Dataset entries:

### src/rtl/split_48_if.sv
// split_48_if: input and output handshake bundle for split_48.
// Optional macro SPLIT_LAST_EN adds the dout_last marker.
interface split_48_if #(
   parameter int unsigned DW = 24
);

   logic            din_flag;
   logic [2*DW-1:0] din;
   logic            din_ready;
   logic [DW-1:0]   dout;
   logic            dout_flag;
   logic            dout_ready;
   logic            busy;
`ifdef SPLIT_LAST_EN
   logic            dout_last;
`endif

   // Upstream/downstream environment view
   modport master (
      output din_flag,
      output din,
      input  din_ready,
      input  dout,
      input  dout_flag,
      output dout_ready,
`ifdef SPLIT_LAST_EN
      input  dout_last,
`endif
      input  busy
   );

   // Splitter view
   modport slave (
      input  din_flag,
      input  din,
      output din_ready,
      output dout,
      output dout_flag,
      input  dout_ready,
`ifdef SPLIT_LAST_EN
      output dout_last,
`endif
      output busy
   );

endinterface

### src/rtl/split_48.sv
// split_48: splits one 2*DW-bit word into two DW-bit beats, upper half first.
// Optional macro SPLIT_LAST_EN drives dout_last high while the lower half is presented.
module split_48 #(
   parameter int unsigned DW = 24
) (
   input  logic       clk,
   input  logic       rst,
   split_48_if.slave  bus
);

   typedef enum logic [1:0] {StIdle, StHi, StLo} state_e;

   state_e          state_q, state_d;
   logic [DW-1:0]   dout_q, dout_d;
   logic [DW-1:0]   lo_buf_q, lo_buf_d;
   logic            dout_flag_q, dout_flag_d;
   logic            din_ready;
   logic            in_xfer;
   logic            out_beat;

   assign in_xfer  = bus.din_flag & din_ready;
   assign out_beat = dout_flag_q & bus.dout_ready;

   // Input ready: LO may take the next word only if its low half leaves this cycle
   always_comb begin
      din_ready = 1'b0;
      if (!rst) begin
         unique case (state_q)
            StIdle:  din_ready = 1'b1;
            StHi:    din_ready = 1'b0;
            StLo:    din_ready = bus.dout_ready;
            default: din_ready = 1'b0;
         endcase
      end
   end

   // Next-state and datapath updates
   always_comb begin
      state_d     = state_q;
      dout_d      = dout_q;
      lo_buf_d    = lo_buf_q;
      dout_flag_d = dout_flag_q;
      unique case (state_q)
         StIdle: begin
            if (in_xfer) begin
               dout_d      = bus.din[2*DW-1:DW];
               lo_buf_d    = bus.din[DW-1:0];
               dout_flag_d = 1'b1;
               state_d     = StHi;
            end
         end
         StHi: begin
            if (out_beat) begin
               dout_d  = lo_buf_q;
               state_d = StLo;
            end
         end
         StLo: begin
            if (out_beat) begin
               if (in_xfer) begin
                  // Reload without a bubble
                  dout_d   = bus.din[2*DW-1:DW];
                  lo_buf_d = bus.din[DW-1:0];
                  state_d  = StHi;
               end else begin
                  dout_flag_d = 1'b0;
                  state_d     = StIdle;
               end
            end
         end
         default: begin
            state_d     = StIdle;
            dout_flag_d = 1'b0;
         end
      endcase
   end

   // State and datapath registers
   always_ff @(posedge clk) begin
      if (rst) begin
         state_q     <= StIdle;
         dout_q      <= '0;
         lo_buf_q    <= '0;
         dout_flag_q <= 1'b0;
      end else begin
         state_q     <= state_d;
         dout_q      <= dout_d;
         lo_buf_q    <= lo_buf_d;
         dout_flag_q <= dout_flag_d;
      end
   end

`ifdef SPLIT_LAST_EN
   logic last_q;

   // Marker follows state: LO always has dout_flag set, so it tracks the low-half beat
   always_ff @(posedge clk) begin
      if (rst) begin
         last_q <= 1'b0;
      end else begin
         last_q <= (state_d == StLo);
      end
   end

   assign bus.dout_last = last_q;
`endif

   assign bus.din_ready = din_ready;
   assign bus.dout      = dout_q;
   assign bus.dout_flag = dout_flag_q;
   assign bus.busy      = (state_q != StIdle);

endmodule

--

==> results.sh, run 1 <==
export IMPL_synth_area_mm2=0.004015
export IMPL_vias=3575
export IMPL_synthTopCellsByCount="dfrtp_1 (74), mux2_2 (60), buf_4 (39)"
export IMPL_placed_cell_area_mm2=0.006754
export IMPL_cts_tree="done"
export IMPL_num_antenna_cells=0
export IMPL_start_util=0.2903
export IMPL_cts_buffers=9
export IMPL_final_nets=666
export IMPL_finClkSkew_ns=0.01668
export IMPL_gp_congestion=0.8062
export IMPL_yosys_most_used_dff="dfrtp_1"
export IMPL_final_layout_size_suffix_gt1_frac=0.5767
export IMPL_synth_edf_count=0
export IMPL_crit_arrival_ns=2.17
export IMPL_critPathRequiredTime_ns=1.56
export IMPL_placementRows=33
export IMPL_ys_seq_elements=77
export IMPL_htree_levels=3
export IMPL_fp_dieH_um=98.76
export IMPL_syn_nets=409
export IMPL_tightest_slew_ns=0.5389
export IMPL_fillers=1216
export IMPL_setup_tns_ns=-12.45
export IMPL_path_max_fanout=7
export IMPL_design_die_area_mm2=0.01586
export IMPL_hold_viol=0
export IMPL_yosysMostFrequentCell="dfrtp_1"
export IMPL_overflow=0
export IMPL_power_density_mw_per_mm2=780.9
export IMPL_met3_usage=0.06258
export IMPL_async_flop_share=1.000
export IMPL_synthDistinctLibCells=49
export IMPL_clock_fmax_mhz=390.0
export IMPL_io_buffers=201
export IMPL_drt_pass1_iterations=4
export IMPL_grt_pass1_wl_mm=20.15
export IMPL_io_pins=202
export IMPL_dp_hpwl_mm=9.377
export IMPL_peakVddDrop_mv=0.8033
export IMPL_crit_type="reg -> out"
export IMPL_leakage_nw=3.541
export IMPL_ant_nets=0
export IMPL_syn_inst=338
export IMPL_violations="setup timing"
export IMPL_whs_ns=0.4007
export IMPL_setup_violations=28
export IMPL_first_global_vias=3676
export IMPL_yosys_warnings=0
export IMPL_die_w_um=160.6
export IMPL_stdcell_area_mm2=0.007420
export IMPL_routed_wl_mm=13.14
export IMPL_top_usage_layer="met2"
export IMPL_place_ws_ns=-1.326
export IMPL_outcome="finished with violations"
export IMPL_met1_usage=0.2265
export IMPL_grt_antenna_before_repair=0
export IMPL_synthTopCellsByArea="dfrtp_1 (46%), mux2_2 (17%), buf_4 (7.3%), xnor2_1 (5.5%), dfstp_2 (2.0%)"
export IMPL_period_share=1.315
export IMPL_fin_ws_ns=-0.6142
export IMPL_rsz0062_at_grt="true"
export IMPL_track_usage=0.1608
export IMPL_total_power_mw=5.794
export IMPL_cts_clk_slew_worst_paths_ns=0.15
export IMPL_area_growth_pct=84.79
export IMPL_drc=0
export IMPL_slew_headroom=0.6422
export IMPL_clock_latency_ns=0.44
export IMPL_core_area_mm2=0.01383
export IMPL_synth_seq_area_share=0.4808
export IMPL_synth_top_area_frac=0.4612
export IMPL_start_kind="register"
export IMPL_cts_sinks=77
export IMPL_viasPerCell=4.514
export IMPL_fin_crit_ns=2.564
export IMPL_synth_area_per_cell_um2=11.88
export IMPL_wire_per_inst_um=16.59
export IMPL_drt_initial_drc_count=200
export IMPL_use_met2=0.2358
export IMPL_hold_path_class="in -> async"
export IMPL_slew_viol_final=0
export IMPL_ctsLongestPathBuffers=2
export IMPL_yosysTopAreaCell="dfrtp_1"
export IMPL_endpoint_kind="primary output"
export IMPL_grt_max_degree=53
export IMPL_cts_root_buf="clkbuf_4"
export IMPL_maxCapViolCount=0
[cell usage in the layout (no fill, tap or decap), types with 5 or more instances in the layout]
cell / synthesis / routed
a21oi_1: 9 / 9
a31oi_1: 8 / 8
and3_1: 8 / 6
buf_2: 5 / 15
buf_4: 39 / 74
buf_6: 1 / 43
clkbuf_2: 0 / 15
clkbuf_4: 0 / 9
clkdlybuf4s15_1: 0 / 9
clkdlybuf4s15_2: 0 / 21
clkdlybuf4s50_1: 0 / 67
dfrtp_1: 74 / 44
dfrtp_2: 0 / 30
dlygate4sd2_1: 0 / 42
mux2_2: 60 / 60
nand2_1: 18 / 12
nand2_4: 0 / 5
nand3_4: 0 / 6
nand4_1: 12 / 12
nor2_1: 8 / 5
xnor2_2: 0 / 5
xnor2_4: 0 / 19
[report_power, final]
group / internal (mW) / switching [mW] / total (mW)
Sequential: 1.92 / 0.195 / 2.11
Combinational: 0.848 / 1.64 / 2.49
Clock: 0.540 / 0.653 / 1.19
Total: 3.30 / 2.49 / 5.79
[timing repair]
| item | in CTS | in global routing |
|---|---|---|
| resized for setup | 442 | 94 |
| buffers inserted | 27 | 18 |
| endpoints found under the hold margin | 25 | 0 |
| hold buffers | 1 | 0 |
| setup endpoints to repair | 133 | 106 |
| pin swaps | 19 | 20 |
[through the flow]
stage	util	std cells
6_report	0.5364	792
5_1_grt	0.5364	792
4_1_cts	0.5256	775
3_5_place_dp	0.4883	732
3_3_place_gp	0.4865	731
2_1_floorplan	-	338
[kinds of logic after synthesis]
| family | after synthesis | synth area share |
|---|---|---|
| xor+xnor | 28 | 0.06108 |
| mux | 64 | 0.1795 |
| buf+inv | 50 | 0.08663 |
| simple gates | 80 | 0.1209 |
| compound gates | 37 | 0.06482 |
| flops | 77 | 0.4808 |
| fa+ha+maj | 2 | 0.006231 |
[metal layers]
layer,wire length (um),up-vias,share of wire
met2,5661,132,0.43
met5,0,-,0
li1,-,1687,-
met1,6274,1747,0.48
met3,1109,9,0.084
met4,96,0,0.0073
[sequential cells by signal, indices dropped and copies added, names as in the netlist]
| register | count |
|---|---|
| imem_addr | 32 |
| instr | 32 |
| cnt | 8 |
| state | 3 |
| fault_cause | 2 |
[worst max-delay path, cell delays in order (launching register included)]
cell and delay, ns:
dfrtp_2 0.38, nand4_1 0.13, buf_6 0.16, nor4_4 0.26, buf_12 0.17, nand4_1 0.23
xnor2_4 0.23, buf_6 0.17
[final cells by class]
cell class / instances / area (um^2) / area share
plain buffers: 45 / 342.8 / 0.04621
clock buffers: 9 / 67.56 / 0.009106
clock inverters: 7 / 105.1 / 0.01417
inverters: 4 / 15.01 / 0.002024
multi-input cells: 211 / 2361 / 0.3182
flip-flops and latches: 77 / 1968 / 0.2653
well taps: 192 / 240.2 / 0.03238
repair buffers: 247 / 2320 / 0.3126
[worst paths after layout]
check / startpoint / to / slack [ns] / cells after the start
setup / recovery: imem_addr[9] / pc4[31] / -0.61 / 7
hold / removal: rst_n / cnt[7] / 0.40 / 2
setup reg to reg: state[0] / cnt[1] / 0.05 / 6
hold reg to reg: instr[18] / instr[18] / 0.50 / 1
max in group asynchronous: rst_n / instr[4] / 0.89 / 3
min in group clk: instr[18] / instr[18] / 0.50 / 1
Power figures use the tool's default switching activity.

...

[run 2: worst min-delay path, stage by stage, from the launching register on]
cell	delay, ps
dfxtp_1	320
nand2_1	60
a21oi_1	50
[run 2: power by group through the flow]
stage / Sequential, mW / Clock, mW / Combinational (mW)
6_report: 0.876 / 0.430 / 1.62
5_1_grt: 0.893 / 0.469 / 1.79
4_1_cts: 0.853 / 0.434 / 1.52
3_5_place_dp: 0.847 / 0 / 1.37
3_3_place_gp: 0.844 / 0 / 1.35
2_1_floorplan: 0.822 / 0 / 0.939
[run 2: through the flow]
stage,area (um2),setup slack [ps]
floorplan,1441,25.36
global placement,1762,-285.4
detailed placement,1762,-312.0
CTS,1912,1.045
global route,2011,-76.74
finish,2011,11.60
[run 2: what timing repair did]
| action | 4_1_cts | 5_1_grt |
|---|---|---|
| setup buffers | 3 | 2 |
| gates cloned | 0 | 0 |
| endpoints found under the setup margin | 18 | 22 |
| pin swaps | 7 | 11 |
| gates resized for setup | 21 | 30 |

Work to complete: State how many lines of the records above hold the word "margin", adding nothing beyond the number.

Solution: 2